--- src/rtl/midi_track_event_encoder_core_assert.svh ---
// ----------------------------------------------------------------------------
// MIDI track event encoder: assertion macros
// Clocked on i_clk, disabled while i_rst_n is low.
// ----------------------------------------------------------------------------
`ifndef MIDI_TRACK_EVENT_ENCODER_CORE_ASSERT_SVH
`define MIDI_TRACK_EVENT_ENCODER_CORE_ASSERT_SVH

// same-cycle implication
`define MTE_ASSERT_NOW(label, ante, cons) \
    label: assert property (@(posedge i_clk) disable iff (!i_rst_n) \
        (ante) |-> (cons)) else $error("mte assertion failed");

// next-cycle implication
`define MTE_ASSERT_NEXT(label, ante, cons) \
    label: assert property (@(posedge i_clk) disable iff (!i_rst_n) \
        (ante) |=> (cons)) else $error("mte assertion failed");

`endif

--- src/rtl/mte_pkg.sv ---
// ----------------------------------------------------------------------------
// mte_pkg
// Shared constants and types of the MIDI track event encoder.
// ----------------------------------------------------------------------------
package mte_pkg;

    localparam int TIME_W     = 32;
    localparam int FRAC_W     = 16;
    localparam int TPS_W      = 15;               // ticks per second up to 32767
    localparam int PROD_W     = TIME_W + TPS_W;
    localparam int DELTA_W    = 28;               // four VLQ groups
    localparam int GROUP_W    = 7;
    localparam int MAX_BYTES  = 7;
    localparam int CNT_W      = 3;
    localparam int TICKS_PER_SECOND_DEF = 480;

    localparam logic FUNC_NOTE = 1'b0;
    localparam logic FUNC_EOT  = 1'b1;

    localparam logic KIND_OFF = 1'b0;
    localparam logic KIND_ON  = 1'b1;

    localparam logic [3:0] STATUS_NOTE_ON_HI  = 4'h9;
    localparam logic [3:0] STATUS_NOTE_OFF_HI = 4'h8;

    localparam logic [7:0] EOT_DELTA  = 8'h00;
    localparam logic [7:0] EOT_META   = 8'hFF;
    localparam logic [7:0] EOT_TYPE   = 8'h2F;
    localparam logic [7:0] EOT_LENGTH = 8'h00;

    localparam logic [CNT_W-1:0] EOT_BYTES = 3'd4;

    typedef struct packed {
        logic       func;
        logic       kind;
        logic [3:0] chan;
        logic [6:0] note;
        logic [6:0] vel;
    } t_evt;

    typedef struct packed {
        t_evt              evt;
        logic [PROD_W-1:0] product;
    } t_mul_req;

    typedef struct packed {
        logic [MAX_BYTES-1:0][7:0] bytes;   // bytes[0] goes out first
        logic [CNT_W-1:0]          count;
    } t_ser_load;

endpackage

--- --- ---

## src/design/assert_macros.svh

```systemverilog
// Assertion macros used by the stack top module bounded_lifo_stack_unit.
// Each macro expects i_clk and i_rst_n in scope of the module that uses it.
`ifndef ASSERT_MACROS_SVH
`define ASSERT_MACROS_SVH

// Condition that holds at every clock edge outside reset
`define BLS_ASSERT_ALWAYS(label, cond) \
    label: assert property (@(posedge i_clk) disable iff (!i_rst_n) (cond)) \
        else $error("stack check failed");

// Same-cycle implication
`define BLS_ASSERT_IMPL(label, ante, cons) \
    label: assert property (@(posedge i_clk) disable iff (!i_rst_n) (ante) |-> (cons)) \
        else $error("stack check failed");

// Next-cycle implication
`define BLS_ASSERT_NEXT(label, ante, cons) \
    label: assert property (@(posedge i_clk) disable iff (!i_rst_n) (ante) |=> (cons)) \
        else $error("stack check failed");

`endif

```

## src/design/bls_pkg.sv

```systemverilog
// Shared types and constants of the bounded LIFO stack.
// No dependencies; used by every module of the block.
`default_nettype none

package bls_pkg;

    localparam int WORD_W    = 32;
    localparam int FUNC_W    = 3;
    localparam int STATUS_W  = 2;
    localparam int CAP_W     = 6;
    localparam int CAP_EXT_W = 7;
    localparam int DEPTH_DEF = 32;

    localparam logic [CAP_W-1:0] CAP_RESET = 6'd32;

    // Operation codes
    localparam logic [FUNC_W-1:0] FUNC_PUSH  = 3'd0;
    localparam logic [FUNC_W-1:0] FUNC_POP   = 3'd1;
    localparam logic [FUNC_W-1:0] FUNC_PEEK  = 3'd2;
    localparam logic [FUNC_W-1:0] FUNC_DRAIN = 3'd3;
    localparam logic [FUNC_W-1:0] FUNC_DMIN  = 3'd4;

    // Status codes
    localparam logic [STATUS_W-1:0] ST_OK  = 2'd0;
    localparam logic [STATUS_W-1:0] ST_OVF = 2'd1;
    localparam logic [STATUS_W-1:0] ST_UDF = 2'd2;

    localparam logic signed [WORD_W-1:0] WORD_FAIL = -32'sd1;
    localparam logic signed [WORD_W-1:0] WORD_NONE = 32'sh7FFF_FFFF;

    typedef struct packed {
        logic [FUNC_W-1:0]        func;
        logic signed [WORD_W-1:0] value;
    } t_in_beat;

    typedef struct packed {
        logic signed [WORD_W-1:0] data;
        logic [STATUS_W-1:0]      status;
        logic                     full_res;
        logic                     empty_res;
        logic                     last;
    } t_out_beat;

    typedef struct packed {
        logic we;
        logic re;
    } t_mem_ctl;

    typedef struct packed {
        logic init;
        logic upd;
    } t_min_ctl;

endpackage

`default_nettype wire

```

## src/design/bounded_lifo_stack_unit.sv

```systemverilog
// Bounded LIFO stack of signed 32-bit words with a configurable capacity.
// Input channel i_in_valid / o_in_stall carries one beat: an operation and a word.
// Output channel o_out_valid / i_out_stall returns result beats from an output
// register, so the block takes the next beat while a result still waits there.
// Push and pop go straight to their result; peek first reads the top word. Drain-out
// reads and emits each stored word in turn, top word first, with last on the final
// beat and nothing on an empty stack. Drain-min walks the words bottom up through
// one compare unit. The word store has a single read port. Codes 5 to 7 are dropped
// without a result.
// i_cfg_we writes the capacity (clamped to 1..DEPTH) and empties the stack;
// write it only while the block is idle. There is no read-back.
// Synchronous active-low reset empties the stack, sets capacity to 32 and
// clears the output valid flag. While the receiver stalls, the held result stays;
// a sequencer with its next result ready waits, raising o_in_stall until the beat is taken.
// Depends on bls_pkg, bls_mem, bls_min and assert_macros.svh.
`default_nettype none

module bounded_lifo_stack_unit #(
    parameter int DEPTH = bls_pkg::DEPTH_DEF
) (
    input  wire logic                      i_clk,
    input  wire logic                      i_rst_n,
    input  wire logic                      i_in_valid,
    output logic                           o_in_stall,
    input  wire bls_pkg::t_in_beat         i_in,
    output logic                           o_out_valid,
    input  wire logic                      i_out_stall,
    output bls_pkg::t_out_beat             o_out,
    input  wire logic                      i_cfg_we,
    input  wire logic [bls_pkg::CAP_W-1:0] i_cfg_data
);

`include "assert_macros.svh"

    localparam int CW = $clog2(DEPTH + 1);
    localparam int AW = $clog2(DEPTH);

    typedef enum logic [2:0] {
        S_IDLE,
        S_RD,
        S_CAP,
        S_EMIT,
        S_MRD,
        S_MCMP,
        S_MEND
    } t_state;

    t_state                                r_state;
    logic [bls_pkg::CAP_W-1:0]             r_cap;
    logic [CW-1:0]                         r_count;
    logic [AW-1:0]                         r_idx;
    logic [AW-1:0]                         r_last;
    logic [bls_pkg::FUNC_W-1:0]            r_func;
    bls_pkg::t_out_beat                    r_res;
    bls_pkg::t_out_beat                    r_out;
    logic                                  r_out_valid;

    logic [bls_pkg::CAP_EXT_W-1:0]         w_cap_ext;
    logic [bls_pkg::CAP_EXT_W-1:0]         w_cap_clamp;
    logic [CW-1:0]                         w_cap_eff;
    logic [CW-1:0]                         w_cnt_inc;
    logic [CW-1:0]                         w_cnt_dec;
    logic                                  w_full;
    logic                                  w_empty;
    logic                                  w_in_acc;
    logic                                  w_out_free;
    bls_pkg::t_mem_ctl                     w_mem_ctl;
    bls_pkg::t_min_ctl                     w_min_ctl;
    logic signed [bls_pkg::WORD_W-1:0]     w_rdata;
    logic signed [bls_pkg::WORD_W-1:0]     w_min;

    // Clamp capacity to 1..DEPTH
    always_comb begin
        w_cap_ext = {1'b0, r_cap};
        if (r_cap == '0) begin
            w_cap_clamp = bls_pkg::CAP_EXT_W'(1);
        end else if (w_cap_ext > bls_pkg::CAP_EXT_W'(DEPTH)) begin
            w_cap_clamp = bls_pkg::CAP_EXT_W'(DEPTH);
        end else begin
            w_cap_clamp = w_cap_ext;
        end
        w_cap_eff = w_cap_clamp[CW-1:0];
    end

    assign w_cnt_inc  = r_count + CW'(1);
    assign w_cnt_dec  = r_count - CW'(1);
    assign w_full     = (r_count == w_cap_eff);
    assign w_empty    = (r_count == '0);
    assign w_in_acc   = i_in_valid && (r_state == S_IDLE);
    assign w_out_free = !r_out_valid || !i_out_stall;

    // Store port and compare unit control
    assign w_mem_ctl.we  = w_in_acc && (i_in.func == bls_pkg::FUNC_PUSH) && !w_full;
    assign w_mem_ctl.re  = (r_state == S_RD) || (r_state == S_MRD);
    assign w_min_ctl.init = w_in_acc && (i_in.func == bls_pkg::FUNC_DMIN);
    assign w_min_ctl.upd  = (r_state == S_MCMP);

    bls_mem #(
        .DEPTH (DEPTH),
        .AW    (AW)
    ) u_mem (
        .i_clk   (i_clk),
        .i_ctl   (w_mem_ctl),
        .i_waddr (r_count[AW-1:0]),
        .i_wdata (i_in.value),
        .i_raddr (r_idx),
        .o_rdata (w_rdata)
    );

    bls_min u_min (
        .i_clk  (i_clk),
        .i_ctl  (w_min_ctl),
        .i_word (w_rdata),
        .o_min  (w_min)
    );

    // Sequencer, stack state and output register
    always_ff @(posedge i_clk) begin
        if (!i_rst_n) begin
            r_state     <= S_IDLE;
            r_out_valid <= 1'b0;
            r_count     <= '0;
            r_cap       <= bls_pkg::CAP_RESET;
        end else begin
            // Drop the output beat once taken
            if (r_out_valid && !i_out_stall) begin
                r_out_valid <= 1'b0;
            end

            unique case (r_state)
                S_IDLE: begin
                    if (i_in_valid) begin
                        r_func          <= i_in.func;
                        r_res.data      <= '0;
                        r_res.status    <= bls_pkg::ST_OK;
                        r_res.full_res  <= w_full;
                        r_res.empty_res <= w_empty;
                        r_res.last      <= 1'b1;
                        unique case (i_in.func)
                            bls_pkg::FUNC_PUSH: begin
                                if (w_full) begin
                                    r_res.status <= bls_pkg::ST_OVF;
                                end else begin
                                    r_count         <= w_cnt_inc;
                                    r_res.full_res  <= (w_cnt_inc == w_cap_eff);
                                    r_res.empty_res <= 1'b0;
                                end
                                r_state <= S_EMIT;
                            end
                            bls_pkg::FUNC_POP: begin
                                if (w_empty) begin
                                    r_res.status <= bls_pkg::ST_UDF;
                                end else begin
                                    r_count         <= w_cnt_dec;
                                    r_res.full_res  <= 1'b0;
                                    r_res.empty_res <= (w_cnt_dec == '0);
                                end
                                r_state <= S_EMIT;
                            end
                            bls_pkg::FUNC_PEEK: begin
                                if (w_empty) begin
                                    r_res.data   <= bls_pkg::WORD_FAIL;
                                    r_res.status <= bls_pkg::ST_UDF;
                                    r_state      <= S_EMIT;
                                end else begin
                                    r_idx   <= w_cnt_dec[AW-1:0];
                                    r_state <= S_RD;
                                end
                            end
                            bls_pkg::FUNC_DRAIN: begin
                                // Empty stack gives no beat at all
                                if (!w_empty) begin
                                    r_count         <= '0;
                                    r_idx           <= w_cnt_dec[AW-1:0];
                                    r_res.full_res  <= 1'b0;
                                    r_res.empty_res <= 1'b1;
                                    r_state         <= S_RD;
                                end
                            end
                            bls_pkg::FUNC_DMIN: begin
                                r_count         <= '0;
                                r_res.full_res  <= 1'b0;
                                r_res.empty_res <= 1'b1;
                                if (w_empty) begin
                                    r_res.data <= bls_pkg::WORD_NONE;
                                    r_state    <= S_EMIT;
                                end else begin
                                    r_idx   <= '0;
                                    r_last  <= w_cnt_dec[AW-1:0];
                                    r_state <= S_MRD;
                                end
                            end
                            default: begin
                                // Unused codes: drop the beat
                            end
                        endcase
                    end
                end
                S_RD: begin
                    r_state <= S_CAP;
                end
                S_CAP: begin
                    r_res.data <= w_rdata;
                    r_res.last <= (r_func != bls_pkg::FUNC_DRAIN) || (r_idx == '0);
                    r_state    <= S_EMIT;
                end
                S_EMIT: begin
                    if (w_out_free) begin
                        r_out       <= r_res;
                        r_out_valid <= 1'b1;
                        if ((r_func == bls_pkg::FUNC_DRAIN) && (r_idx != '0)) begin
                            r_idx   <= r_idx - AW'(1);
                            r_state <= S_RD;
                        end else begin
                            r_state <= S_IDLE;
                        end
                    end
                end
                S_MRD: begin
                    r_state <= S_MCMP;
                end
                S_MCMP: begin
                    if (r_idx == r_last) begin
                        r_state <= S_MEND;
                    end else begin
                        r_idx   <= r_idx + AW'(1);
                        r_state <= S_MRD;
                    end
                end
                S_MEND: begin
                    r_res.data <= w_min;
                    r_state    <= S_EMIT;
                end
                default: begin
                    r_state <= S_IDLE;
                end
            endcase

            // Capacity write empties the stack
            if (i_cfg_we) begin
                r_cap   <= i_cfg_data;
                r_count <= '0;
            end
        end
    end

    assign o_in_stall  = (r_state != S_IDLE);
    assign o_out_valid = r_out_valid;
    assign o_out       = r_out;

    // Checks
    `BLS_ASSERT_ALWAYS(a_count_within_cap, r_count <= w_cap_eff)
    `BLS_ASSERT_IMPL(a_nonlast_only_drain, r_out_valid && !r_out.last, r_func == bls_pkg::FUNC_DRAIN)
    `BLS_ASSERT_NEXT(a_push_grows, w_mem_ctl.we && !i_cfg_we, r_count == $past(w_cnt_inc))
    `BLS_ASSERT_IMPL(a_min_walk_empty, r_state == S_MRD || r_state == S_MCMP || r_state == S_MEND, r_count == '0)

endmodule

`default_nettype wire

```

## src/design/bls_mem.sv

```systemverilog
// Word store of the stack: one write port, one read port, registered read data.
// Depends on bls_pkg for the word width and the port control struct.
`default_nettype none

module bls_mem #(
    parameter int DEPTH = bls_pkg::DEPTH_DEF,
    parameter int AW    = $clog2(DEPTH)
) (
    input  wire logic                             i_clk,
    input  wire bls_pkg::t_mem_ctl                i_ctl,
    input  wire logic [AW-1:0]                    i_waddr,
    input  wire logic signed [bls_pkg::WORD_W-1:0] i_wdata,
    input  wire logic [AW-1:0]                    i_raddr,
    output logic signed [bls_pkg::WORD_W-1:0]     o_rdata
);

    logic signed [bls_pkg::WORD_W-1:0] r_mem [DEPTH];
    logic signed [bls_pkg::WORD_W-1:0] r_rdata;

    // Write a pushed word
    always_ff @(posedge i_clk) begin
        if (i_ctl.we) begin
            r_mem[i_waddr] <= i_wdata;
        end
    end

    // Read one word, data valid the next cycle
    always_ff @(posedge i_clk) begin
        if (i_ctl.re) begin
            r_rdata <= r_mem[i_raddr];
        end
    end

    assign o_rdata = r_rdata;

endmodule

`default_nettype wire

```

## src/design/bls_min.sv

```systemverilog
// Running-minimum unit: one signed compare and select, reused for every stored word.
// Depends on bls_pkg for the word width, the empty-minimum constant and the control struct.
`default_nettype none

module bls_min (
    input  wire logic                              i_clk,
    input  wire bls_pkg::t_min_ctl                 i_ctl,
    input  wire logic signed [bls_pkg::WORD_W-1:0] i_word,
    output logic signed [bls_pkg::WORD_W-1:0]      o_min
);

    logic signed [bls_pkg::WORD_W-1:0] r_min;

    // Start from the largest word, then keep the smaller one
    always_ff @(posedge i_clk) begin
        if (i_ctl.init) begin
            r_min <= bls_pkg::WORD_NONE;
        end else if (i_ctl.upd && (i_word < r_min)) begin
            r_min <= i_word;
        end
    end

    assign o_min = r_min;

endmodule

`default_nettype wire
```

--- --- ---

# [Work required]
Review the preceding data and report every line that includes the string "cycle".

# [Output of the exercise]
// same-cycle implication
// next-cycle implication
// Same-cycle implication
// Next-cycle implication
    // Read one word, data valid the next cycle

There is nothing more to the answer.